• Work required: Transcribe each record exactly as it appears.

BEGIN Records for this task

$ cat src/sv/truth_value_rule_unit_macros.svh
// Assertion macros shared by the truth value rule unit.
`ifndef TRUTH_VALUE_RULE_UNIT_MACROS_SVH
`define TRUTH_VALUE_RULE_UNIT_MACROS_SVH
`ifndef SYNTHESIS
// Same-cycle implication, checked on every clock outside reset.
`define TVRU_ASSERT_SAME(lbl, ante, cons, msg) \
    lbl: assert property (@(posedge clk) disable iff (!rst_n) (ante) |-> (cons)) \
        else $error(msg);
// Next-cycle implication, checked on every clock outside reset.
`define TVRU_ASSERT_NEXT(lbl, ante, cons, msg) \
    lbl: assert property (@(posedge clk) disable iff (!rst_n) (ante) |=> (cons)) \
        else $error(msg);
`else
`define TVRU_ASSERT_SAME(lbl, ante, cons, msg)
`define TVRU_ASSERT_NEXT(lbl, ante, cons, msg)
`endif
`endif

$ cat src/sv/tvru_pkg.sv
`default_nettype none
package tvru_pkg;

    // Rule codes.
    localparam logic [3:0] FN_AND  = 4'd0;
    localparam logic [3:0] FN_OR   = 4'd1;
    localparam logic [3:0] FN_NOT  = 4'd2;
    localparam logic [3:0] FN_IMPL = 4'd3;
    localparam logic [3:0] FN_MP   = 4'd4;
    localparam logic [3:0] FN_DED  = 4'd5;
    localparam logic [3:0] FN_IND  = 4'd6;
    localparam logic [3:0] FN_ABD  = 4'd7;
    localparam logic [3:0] FN_SIM  = 4'd8;

    // Q1.15 one and the rule constants.
    localparam logic [16:0] Q_ONE  = 17'd32768;
    localparam logic [14:0] K_0P9  = 15'd29491;
    localparam logic [14:0] K_0P85 = 15'd27853;
    localparam logic [14:0] K_0P8  = 15'd26214;
    localparam logic [14:0] K_0P7  = 15'd22938;
    localparam logic [14:0] K_0P6  = 15'd19661;
    localparam logic [14:0] K_0P5  = 15'd16384;

    // Number of quotient bits; also the number of iteration stages.
    localparam int DIV_STEPS = 17;

    typedef struct packed {
        logic [3:0]  func;
        logic [15:0] strength_a;
        logic [15:0] confidence_a;
        logic [31:0] count_a;
        logic [15:0] strength_b;
        logic [15:0] confidence_b;
        logic [31:0] count_b;
    } in_item_t;

    typedef struct packed {
        logic [15:0] out_strength;
        logic [15:0] out_confidence;
        logic [31:0] out_count;
    } out_item_t;

    // After the product stage.
    typedef struct packed {
        logic [3:0]  func;
        logic [31:0] prod_s;
        logic [31:0] prod_c;
        logic [15:0] sa;
        logic [15:0] sb;
        logic [15:0] ca;
        logic [15:0] cb;
        logic [31:0] n_sel;
    } front_t;

    // Carried through the divide and square root stages.
    typedef struct packed {
        logic [3:0]  func;
        logic [15:0] s_pre;
        logic [15:0] c_pre;
        logic [31:0] n;
        logic        div_zero;
        logic        div_ovf;
        logic [31:0] p;
        logic [31:0] d;
        logic [16:0] nlo;
        logic [16:0] q;
        logic [33:0] sv;
        logic [17:0] srem;
        logic [16:0] root;
    } iter_t;

    // Clamp a 17-bit value to Q1.15 one.
    function automatic logic [15:0] sat_q15(input logic [16:0] x);
        return (x > Q_ONE) ? Q_ONE[15:0] : x[15:0];
    endfunction

endpackage
`default_nettype wire

$ cat src/sv/tvru_back.sv
`default_nettype none
module tvru_back (
    input  wire logic            clk,
    input  wire logic            rst_n,
    input  wire logic            up_valid,
    output logic                 up_ready,
    input  wire tvru_pkg::iter_t up_data,
    output logic                 dn_valid,
    input  wire logic            dn_ready,
    output tvru_pkg::out_item_t  dn_data
);
    import tvru_pkg::*;

    logic      valid_reg;
    out_item_t data_reg;
    out_item_t data_next;
    logic [15:0] q_sat;
    logic [14:0] kc;
    logic [31:0] g_scaled;

    // Final selection, geometric mean scaling and saturation.
    always_comb
    begin
        q_sat = up_data.div_ovf ? Q_ONE[15:0] : sat_q15(up_data.q);
        kc = (up_data.func == FN_IND) ? K_0P7 : K_0P5;
        g_scaled = up_data.root * kc;

        if (up_data.func == FN_IMPL)
            data_next.out_strength = up_data.div_zero ? 16'd0 : q_sat;
        else
            data_next.out_strength = up_data.s_pre;

        case (up_data.func)
            FN_AND,
            FN_OR:   data_next.out_confidence = up_data.div_zero ? 16'd0 : q_sat;
            FN_MP,
            FN_SIM:  data_next.out_confidence = sat_q15(up_data.root);
            FN_IND,
            FN_ABD:  data_next.out_confidence = sat_q15(g_scaled[31:15]);
            default: data_next.out_confidence = up_data.c_pre;
        endcase

        data_next.out_count = (up_data.func > FN_SIM) ? 32'd0 : up_data.n;
    end

    // Output register.
    assign up_ready = !valid_reg || dn_ready;

    always_ff @(posedge clk or negedge rst_n)
    begin
        if (!rst_n)
            valid_reg <= 1'b0;
        else if (up_ready)
            valid_reg <= up_valid;
    end

    always_ff @(posedge clk)
    begin
        if (up_ready && up_valid)
            data_reg <= data_next;
    end

    assign dn_valid = valid_reg;
    assign dn_data  = data_reg;

endmodule
`default_nettype wire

END Records for this task

• Task result:
$ cat src/sv/truth_value_rule_unit_macros.svh
// Assertion macros shared by the truth value rule unit.
`ifndef TRUTH_VALUE_RULE_UNIT_MACROS_SVH
`define TRUTH_VALUE_RULE_UNIT_MACROS_SVH
`ifndef SYNTHESIS
// Same-cycle implication, checked on every clock outside reset.
`define TVRU_ASSERT_SAME(lbl, ante, cons, msg) \
    lbl: assert property (@(posedge clk) disable iff (!rst_n) (ante) |-> (cons)) \
        else $error(msg);
// Next-cycle implication, checked on every clock outside reset.
`define TVRU_ASSERT_NEXT(lbl, ante, cons, msg) \
    lbl: assert property (@(posedge clk) disable iff (!rst_n) (ante) |=> (cons)) \
        else $error(msg);
`else
`define TVRU_ASSERT_SAME(lbl, ante, cons, msg)
`define TVRU_ASSERT_NEXT(lbl, ante, cons, msg)
`endif
`endif

$ cat src/sv/tvru_pkg.sv
`default_nettype none
package tvru_pkg;

    // Rule codes.
    localparam logic [3:0] FN_AND  = 4'd0;
    localparam logic [3:0] FN_OR   = 4'd1;
    localparam logic [3:0] FN_NOT  = 4'd2;
    localparam logic [3:0] FN_IMPL = 4'd3;
    localparam logic [3:0] FN_MP   = 4'd4;
    localparam logic [3:0] FN_DED  = 4'd5;
    localparam logic [3:0] FN_IND  = 4'd6;
    localparam logic [3:0] FN_ABD  = 4'd7;
    localparam logic [3:0] FN_SIM  = 4'd8;

    // Q1.15 one and the rule constants.
    localparam logic [16:0] Q_ONE  = 17'd32768;
    localparam logic [14:0] K_0P9  = 15'd29491;
    localparam logic [14:0] K_0P85 = 15'd27853;
    localparam logic [14:0] K_0P8  = 15'd26214;
    localparam logic [14:0] K_0P7  = 15'd22938;
    localparam logic [14:0] K_0P6  = 15'd19661;
    localparam logic [14:0] K_0P5  = 15'd16384;

    // Number of quotient bits; also the number of iteration stages.
    localparam int DIV_STEPS = 17;

    typedef struct packed {
        logic [3:0]  func;
        logic [15:0] strength_a;
        logic [15:0] confidence_a;
        logic [31:0] count_a;
        logic [15:0] strength_b;
        logic [15:0] confidence_b;
        logic [31:0] count_b;
    } in_item_t;

    typedef struct packed {
        logic [15:0] out_strength;
        logic [15:0] out_confidence;
        logic [31:0] out_count;
    } out_item_t;

    // After the product stage.
    typedef struct packed {
        logic [3:0]  func;
        logic [31:0] prod_s;
        logic [31:0] prod_c;
        logic [15:0] sa;
        logic [15:0] sb;
        logic [15:0] ca;
        logic [15:0] cb;
        logic [31:0] n_sel;
    } front_t;

    // Carried through the divide and square root stages.
    typedef struct packed {
        logic [3:0]  func;
        logic [15:0] s_pre;
        logic [15:0] c_pre;
        logic [31:0] n;
        logic        div_zero;
        logic        div_ovf;
        logic [31:0] p;
        logic [31:0] d;
        logic [16:0] nlo;
        logic [16:0] q;
        logic [33:0] sv;
        logic [17:0] srem;
        logic [16:0] root;
    } iter_t;

    // Clamp a 17-bit value to Q1.15 one.
    function automatic logic [15:0] sat_q15(input logic [16:0] x);
        return (x > Q_ONE) ? Q_ONE[15:0] : x[15:0];
    endfunction

endpackage
`default_nettype wire

$ cat src/sv/tvru_back.sv
`default_nettype none
module tvru_back (
    input  wire logic            clk,
    input  wire logic            rst_n,
    input  wire logic            up_valid,
    output logic                 up_ready,
    input  wire tvru_pkg::iter_t up_data,
    output logic                 dn_valid,
    input  wire logic            dn_ready,
    output tvru_pkg::out_item_t  dn_data
);
    import tvru_pkg::*;

    logic      valid_reg;
    out_item_t data_reg;
    out_item_t data_next;
    logic [15:0] q_sat;
    logic [14:0] kc;
    logic [31:0] g_scaled;

    // Final selection, geometric mean scaling and saturation.
    always_comb
    begin
        q_sat = up_data.div_ovf ? Q_ONE[15:0] : sat_q15(up_data.q);
        kc = (up_data.func == FN_IND) ? K_0P7 : K_0P5;
        g_scaled = up_data.root * kc;

        if (up_data.func == FN_IMPL)
            data_next.out_strength = up_data.div_zero ? 16'd0 : q_sat;
        else
            data_next.out_strength = up_data.s_pre;

        case (up_data.func)
            FN_AND,
            FN_OR:   data_next.out_confidence = up_data.div_zero ? 16'd0 : q_sat;
            FN_MP,
            FN_SIM:  data_next.out_confidence = sat_q15(up_data.root);
            FN_IND,
            FN_ABD:  data_next.out_confidence = sat_q15(g_scaled[31:15]);
            default: data_next.out_confidence = up_data.c_pre;
        endcase

        data_next.out_count = (up_data.func > FN_SIM) ? 32'd0 : up_data.n;
    end

    // Output register.
    assign up_ready = !valid_reg || dn_ready;

    always_ff @(posedge clk or negedge rst_n)
    begin
        if (!rst_n)
            valid_reg <= 1'b0;
        else if (up_ready)
            valid_reg <= up_valid;
    end

    always_ff @(posedge clk)
    begin
        if (up_ready && up_valid)
            data_reg <= data_next;
    end

    assign dn_valid = valid_reg;
    assign dn_data  = data_reg;

endmodule
`default_nettype wire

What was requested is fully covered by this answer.